Could PET Scans Help To Tailor Radiotherapy Treatments?
Our private radiotherapy services offer the best treatments available, using the finest expertise, the most modern equipment and cutting-edge techniques, which combine with comprehensive aftercare to seek the best possible outcomes and provide strong support.
A key part of this process is providing individualised care. It is important that each patient receives treatment tailored to their needs, for several reasons:
- Their own age, general health and other circumstances, such as genetic factors, will vary
- Each cancer diagnosis will have its own characteristics, such as differing tumour sizes and locations
- Some cases will be diagnosed at an early stage and some will be later, when the disease may have progressed to a late stage and metastasis may have taken place
- Patients will be involved in the process and their needs and wishes will be taken into account
Apart from this, there is the important aspect of care for each individual as a person, appreciating that undergoing radiotherapy, chemotherapy, or other cancer treatments can be challenging for them and their loved ones in various ways.
The most important thing is to ensure the course of treatment is tailored to individual circumstances, which can be established by initial diagnostics.
What Is The Important New Development Involving PET Scans?
This does not just involve diagnosing a cancer, but establishing facts such as the precise location, size and extent of the disease and whether it has spread through metastasis from its original site to elsewhere in the body.
When planning and then delivering treatment, we use the best methods and devices available, but anyone with even a fleeting knowledge of treatments such as radiotherapy will be aware of the great advances in treatments and the resulting improved medical outcomes.
New developments in technology and medical understanding continue to offer advances and the next one may include the use of PET scans to enable the process of tailoring radiotherapy treatments for brain tumours to be taken to a new level.
According to Physics World, this possibility has emerged with the development of a new form of PET scanner, which uses a multiplex array to display images of more than one radiotracer at a time.
The publication stated that this could enable biologically individualised radiotherapy treatments to be carried out, improving patient outcomes by dealing with the problem of tumour heterogeneity, which involves variations in characteristics within tumours.
Such heterogeneity can pose a problem as some parts are more resistant to radiation than others, but existing scans, with just one screen, can only judge overall resistance, which could then, incorrectly, be assumed to be uniform across the tumour.
With multiple screens, this problem could be resolved, as different scans at different angles can be examined simultaneously, showing which parts of a tumour have higher resistance and where it is lower. This will aid the targeting of radiation in subsequent sessions.
How Can Better Scans Enhance Stereotactic Radiotherapy?
This will help maximise the precision with which the best radiotherapy technology can operate. Stereotactic radiotherapy is designed to do this, with very precise beams of high-intensity radiation.
A prime benefit of this, underlying the invention of the technique and the Gamma Knife tool for delivering it by Swedish neurosurgeon Lars Leksell in the 1960s, is to carry out radiotherapy on the brain and minimise radiation exposure to healthy tissue.

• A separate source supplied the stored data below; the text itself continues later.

$ cat src/rtl/muldiv_unit.sv
// -----------------------------------------------------------------------------
// muldiv_unit
//   Iterative RV32M multiply/divide unit. It accepts operand values read from the
//   register file and computes MUL/MULH/MULHSU/MULHU/DIV/DIVU/REM/REMU in 32
//   iterations. The result is driven onto the register-file write port. The core
//   stalls while busy is high.
//
//   Multiply uses shift-add on operand magnitudes and produces a 64-bit product.
//   Divide uses restoring division on magnitudes and produces a quotient and a
//   remainder. Both share one 64-bit accumulator. The sign is applied in FIX.
//   Divide-by-zero and signed overflow take a one-cycle fast path.
//
// Ports
//   clk          in   1           clock, rising edge
//   areset       in   1           asynchronous reset, active-low
//   start        in   1           request, sampled only in IDLE
//   flush        in   1           abort in-flight op, no write-back
//   funct3       in   3           RV32M operation select
//   rs1_val      in   XLEN        operand A / dividend
//   rs2_val      in   XLEN        operand B / divisor
//   rd           in   REG_ADDR_W  destination register index
//   busy         out  1           high in CALC, FIX, DONE
//   done         out  1           one-cycle pulse, result valid
//   writeEnable  out  1           RF write strobe (done and rd != 0)
//   writeReg     out  REG_ADDR_W  RF write index (latched rd)
//   writeData    out  XLEN        result, held until the next done
// -----------------------------------------------------------------------------
`timescale 1ns/1ps

module muldiv_unit #(
  parameter int XLEN       = 32,
  parameter int REG_ADDR_W = 5
) (
  input  logic                  clk,
  input  logic                  areset,
  input  logic                  start,
  input  logic                  flush,
  input  logic [2:0]            funct3,
  input  logic [XLEN-1:0]       rs1_val,
  input  logic [XLEN-1:0]       rs2_val,
  input  logic [REG_ADDR_W-1:0] rd,
  output logic                  busy,
  output logic                  done,
  output logic                  writeEnable,
  output logic [REG_ADDR_W-1:0] writeReg,
  output logic [XLEN-1:0]       writeData
);

  typedef enum logic [1:0] {
    S_IDLE,
    S_CALC,
    S_FIX,
    S_DONE
  } state_t;

  localparam logic [XLEN-1:0] MIN_INT = {1'b1, {(XLEN-1){1'b0}}};

  state_t              state;
  logic [5:0]          count;
  logic [2:0]          op;        // latched funct3
  logic                a_neg;     // operand A was negative (signed view)
  logic                b_neg;     // operand B was negative (signed view)
  logic [XLEN-1:0]     opb;       // multiplicand or divisor magnitude
  logic [2*XLEN-1:0]   acc;       // {hi, lo}: product, or {remainder, quotient}
  logic                done_q;
  logic                we_q;

  // Decode on the accept cycle.
  logic                a_signed;
  logic                b_signed;
  logic                a_neg_in;
  logic                b_neg_in;
  logic [XLEN-1:0]     a_mag;
  logic [XLEN-1:0]     b_mag;
  logic                div_zero;
  logic                div_ovf;
  logic [XLEN-1:0]     special_val;

  // One iteration of the datapath.
  logic [XLEN:0]       mul_sum;
  logic [XLEN:0]       div_shift;
  logic [XLEN:0]       div_diff;
  logic                div_take;
  logic [2*XLEN-1:0]   acc_next;

  // Sign fix-up and result select.
  logic [2*XLEN-1:0]   prod_fix;
  logic [XLEN-1:0]     quot_fix;
  logic [XLEN-1:0]     rem_fix;
  logic [XLEN-1:0]     result;

  // NOTE: every always_comb output gets a default before any branch. A path that
  // leaves a signal unassigned would infer a latch.
  always_comb begin
    a_signed    = (funct3 == 3'b001) || (funct3 == 3'b010) ||
                  (funct3 == 3'b100) || (funct3 == 3'b110);
    b_signed    = (funct3 == 3'b001) || (funct3 == 3'b100) || (funct3 == 3'b110);
    a_neg_in    = a_signed && rs1_val[XLEN-1];
    b_neg_in    = b_signed && rs2_val[XLEN-1];
    // The magnitude of MIN_INT is 2^(XLEN-1). That value is exact as unsigned.
    a_mag       = a_neg_in ? -rs1_val : rs1_val;
    b_mag       = b_neg_in ? -rs2_val : rs2_val;
    div_zero    = funct3[2] && (rs2_val == '0);
    div_ovf     = funct3[2] && !funct3[0] && (rs1_val == MIN_INT) && (rs2_val == '1);
    special_val = '0;
    if (div_zero)
      special_val = funct3[1] ? rs1_val : '1;
    else if (div_ovf)
      special_val = funct3[1] ? '0 : MIN_INT;
  end

  always_comb begin
    // Multiply: add the multiplicand into the high half when the current
    // multiplier bit is set, then shift the whole accumulator right.
    mul_sum   = {1'b0, acc[2*XLEN-1:XLEN]} + (acc[0] ? {1'b0, opb} : '0);
    // Restoring divide: shift the next dividend bit into the remainder. Keep the
    // difference only when it does not go negative.
    div_shift = {acc[2*XLEN-1:XLEN], acc[XLEN-1]};
    div_diff  = div_shift - {1'b0, opb};
    div_take  = !div_diff[XLEN];
    if (op[2])
      acc_next = {(div_take ? div_diff[XLEN-1:0] : div_shift[XLEN-1:0]),
                  acc[XLEN-2:0], div_take};
    else
      acc_next = {mul_sum, acc[XLEN-1:1]};
  end

  always_comb begin
    prod_fix = (a_neg ^ b_neg) ? -acc : acc;
    quot_fix = (a_neg ^ b_neg) ? -acc[XLEN-1:0] : acc[XLEN-1:0];
    rem_fix  = a_neg ? -acc[2*XLEN-1:XLEN] : acc[2*XLEN-1:XLEN];
    if (op[2])
      result = op[1] ? rem_fix : quot_fix;
    else if (op[1:0] == 2'b00)
      result = prod_fix[XLEN-1:0];
    else
      result = prod_fix[2*XLEN-1:XLEN];
  end

  // NOTE: sequential state uses non-blocking assignments only. Every register
  // then updates from values that were present before the edge.
  always_ff @(posedge clk or negedge areset) begin
    if (!areset) begin
      state     <= S_IDLE;
      count     <= '0;
      busy      <= 1'b0;
      done_q    <= 1'b0;
      we_q      <= 1'b0;
      writeReg  <= '0;
      writeData <= '0;
      // NOTE: the datapath registers are reset too. Nothing from an aborted
      // operation can then leak into the next result.
      op        <= '0;
      a_neg     <= 1'b0;
      b_neg     <= 1'b0;
      opb       <= '0;
      acc       <= '0;
    end else begin
      case (state)
        S_IDLE: begin
          done_q <= 1'b0;
          we_q   <= 1'b0;
          if (start && !flush) begin
            op       <= funct3;
            writeReg <= rd;
            a_neg    <= a_neg_in;
            b_neg    <= b_neg_in;
            count    <= '0;
            busy     <= 1'b1;
            if (div_zero || div_ovf) begin
              writeData <= special_val;
              done_q    <= 1'b1;
              we_q      <= (rd != '0);
              state     <= S_DONE;
            end else begin
              acc   <= funct3[2] ? {{XLEN{1'b0}}, a_mag} : {{XLEN{1'b0}}, b_mag};
              opb   <= funct3[2] ? b_mag : a_mag;
              state <= S_CALC;
            end
          end
        end

        S_CALC: begin
          if (flush) begin
            busy  <= 1'b0;
            state <= S_IDLE;
          end else begin
            acc <= acc_next;
            if (count == 6'd31) begin
              count <= '0;
              state <= S_FIX;
            end else begin
              count <= count + 6'd1;
            end
          end
        end

        S_FIX: begin
          if (flush) begin
            busy  <= 1'b0;
            state <= S_IDLE;
          end else begin
            writeData <= result;
            done_q    <= 1'b1;
            we_q      <= (writeReg != '0);
            state     <= S_DONE;
          end
        end

        S_DONE: begin
          done_q <= 1'b0;
          we_q   <= 1'b0;
          busy   <= 1'b0;
          state  <= S_IDLE;
        end

        default: begin
          busy  <= 1'b0;
          state <= S_IDLE;
        end
      endcase
    end
  end

  // A flush in the DONE cycle suppresses the pulse and the write-back.
  assign done        = done_q && !flush;
  assign writeEnable = we_q && !flush;

endmodule
[config.mk]
export PLATFORM = sky130hd
export DESIGN_NAME = alu_commit_arbiter
export DESIGN_NICKNAME = d
export VERILOG_FILES = /design/src/rtl/alu_commit_arbiter.sv
export SDC_FILE = /design/constraint.sdc
export NUM_CORES = 1
export LEC_CHECK = 0
export CORE_MARGIN = 3
export CORE_UTILIZATION = 36
export DETAILED_ROUTE_END_ITERATION = 10
export PLACE_DENSITY = 0.82
export SLEW_MARGIN = 20
export SYNTH_ARGS = -nofsm -noshare
export SYNTH_HDL_FRONTEND = slang
export SYNTH_SLANG_ARGS = --single-unit
export TNS_END_PERCENT = 10
[constraint.sdc]
create_clock -name clk -period 6.74 [get_ports clk]
set_clock_uncertainty 0.1 [all_clocks]
set_input_delay 1.685 -clock clk [delete_from_list [all_inputs] [get_ports clk]]
set_output_delay 1.685 -clock clk [all_outputs]
set_load 0.01 [all_outputs]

The capacity to focus radiation in this way marked a major advance, but better scanning enables this precision to be taken to even higher levels. Not only can the radiation be delivered more accurately and powerfully, but the targeting can be more accurate.
How Do 3D Scans Improve Radiotherapy?
Multiplex PET scans could add a new scanning advance to those that have already helped to improve radiotherapy. Among these are 3D scans, which enable a clearer picture of tumours and other areas with cancerous cells to be developed.
This is particularly useful when treating tumours with various forms of external beam radiation, as it enables effective targeting to fire beams of radiation at tumours from different angles.
Once again, the fact that there are systems capable of delivering radiotherapy in this way means that modern treatments can maximise the potential for both targeting and delivering radiation from different angles, enabling optimal dosages to be given in the right places.
The use of PET scans may be the next development in scanning technology, but there have already been huge enhancements in this area.
Where once diagnostics depended on biopsies and some guesswork and radiotherapy was relatively imprecise, great strides have been made.
These developments make it increasingly possible to provide tailored treatments, making the way we can respond to your condition truly individual, using the increasing volume and accuracy of scan data and other diagnostic information to plan your programme.